Started about as soon as I bought the car 1.5 years ago. It had 138k when I bought it so I haven't been killing the thing. As soon as I pull into the drive from the dealership, the check engine light comes on. O2 sensors are bad. Easy fix, I replaced them but the problem continued. The truck started misfiring. I replaced the plugs, wires, and the fuel filter. Normal routine stuff that the truck needs at 140k.

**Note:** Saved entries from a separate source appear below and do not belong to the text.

==> config.mk <==
export PLATFORM = sky130hd
export DESIGN_NAME = irq_controller
export DESIGN_NICKNAME = d
export VERILOG_FILES = /design/src/rtl/irq_pkg.sv /design/src/rtl/irq_prio_enc.sv /design/src/rtl/irq_controller.sv
export SDC_FILE = /design/constraint.sdc
export NUM_CORES = 1
export LEC_CHECK = 0
export ABC_AREA = 1
export CAP_MARGIN = 20
export CORE_MARGIN = 3
export CORE_UTILIZATION = 45
export CTS_BUF_LIST = sky130_fd_sc_hd__clkbuf_4
export CTS_CLUSTER_DIAMETER = 40
export DETAILED_ROUTE_END_ITERATION = 6
export PLACE_DENSITY_LB_ADDON = 0.08
export RECOVER_POWER = 100
export SLEW_MARGIN = 0
export SYNTH_ARGS = -nofsm -noshare
export SYNTH_HDL_FRONTEND = slang
export SYNTH_SLANG_ARGS = --single-unit
==> constraint.sdc <==
create_clock -name clk -period 3.11 [get_ports clk]
set_input_delay 0.622 -clock clk [delete_from_list [all_inputs] [get_ports clk]]
set_output_delay 0.622 -clock clk [all_outputs]
set_load 0.05 [all_outputs]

Problems continue but they're intermittent. Life got busy for about 8 months and I drove it for a while with minimal problems and just the occasional random misfire. After things slowed down a bit, I decided I'm going to fix this thing once and for all. I replace the O2 sensors again and run some diagnostics. The truck is running rich and I took it to a trust mechanic. They told me that one of my injectors are dumping fuel into the engine. I buy 2 injectors and start swapping around. Nothing works and I decided to replace all the injectors with some brand new ACDelco injectors.

Truck starts running like absolute garbage. Running on only 4 cylinders. Misfiring on 2, 4, 6, and 8. I give up and take it to the mechanic (who has 40 years of experience). After he ran compression test (checked out), replaced the O2 sensors again, and ran some other diagnostics, he can't figure it out. He thinks that it's the computer giving out but he can't be sure. He quotes me for $525 to put in a used computer and to flash it. I'm reluctant to pull that trigger because it might not even be the right solution.

Can anyone please lend me a hand? I'm about to give this truck to a dealership for next to nothing and go lease a Ford or a Ram...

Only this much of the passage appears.